## Work request:
Every line of the entries below that mentions "clock" is to be copied out.

## Supplied entries:
⁂

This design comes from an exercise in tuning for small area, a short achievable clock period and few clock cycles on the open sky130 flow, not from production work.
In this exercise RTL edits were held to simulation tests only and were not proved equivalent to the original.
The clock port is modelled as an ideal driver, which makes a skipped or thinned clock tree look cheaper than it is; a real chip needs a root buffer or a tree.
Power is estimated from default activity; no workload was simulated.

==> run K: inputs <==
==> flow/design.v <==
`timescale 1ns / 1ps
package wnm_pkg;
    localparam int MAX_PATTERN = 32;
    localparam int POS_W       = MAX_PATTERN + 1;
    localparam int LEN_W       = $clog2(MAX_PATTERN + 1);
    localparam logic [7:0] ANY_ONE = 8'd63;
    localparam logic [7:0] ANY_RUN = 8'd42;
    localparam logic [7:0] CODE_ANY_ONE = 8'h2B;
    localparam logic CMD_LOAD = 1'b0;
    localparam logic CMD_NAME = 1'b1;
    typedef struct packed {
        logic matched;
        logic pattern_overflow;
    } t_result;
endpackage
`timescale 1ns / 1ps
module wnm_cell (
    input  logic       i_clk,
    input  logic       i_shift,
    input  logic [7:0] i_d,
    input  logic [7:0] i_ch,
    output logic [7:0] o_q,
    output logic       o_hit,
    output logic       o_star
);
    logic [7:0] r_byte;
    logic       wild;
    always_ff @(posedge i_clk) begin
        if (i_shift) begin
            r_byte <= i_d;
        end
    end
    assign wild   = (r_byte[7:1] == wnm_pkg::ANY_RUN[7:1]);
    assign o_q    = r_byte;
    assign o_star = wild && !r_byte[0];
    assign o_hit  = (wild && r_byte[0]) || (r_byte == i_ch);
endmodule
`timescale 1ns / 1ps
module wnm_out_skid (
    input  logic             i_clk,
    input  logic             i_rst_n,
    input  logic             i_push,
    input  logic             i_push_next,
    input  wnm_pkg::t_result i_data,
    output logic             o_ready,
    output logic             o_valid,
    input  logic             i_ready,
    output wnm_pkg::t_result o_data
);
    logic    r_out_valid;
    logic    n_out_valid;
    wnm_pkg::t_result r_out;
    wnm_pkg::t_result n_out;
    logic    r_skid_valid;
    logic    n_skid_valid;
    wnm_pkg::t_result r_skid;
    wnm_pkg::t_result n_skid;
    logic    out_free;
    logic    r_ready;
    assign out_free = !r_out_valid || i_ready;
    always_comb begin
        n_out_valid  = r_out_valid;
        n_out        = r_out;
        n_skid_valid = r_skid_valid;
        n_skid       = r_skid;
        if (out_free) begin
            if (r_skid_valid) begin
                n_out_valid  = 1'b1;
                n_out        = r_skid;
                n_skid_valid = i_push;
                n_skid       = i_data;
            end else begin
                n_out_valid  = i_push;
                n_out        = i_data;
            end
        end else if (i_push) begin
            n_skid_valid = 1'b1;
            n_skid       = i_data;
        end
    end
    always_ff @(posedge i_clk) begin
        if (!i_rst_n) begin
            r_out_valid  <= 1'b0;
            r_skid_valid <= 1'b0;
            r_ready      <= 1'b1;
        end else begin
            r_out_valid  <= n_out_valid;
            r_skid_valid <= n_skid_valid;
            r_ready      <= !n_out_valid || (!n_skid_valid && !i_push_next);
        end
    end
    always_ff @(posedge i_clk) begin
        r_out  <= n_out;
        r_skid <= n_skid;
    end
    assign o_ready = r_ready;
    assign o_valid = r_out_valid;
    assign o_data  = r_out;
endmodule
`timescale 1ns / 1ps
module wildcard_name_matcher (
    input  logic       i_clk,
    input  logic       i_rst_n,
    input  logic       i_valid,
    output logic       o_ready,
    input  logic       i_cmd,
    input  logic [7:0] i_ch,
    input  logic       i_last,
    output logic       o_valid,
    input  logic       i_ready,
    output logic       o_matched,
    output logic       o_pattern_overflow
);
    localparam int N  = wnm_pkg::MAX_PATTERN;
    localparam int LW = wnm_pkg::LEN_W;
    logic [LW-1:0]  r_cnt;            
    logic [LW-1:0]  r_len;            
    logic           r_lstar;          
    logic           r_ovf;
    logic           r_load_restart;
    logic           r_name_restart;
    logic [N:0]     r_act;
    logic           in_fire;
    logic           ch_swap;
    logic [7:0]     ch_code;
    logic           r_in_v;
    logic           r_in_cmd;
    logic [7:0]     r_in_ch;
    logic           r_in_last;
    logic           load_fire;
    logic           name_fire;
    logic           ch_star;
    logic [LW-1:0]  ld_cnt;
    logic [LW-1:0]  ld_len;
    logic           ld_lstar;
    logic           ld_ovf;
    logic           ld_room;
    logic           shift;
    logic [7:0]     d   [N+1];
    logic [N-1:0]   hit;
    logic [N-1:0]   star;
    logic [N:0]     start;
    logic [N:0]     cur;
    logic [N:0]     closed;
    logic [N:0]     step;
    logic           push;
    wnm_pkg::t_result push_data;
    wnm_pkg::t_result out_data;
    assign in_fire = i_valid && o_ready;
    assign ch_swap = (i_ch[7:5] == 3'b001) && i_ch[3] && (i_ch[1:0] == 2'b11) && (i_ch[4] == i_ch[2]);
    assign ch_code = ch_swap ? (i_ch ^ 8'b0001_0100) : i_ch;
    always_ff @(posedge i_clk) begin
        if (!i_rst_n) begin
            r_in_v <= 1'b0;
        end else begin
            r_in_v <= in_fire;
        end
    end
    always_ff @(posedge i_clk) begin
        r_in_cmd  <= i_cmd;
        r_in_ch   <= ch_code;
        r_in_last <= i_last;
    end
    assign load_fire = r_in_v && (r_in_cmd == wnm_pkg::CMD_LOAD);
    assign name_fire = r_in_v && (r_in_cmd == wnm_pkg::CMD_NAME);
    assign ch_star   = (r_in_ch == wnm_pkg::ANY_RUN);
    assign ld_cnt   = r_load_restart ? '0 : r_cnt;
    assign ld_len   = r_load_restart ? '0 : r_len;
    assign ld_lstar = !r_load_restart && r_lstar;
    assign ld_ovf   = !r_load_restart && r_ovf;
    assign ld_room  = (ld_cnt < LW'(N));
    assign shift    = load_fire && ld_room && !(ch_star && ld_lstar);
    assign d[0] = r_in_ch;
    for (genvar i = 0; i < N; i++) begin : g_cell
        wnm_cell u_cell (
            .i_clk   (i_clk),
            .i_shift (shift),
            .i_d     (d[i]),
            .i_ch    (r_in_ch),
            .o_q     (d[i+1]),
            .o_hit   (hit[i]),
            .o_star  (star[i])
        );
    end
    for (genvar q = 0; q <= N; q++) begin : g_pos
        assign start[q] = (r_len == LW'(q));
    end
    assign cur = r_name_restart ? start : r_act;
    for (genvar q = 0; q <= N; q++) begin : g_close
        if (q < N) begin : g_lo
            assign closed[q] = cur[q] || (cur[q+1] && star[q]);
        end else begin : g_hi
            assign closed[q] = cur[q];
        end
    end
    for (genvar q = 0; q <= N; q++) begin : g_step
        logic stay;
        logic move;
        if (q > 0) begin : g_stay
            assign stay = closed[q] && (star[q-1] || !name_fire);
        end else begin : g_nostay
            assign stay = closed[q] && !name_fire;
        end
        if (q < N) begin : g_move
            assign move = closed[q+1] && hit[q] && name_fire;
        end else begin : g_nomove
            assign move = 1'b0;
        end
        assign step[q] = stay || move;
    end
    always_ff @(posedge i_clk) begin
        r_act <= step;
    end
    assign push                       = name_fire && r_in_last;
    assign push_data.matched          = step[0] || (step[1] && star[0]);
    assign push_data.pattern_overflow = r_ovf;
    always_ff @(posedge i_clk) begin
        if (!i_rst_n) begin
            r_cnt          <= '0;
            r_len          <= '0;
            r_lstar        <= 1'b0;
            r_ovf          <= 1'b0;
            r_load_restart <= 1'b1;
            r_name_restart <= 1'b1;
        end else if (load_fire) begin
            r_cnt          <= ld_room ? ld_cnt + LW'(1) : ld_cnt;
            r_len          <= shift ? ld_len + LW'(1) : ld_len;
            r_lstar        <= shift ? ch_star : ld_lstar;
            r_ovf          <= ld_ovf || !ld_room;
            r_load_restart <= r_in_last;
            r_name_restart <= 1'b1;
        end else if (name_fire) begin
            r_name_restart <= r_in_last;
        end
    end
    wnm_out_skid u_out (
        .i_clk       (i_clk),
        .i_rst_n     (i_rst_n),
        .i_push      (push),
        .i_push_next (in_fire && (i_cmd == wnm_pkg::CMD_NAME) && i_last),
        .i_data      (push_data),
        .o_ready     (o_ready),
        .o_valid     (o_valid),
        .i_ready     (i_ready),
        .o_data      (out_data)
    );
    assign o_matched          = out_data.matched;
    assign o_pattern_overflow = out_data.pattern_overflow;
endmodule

⁂

## Response area:
This design comes from an exercise in tuning for small area, a short achievable clock period and few clock cycles on the open sky130 flow, not from production work.
The clock port is modelled as an ideal driver, which makes a skipped or thinned clock tree look cheaper than it is; a real chip needs a root buffer or a tree.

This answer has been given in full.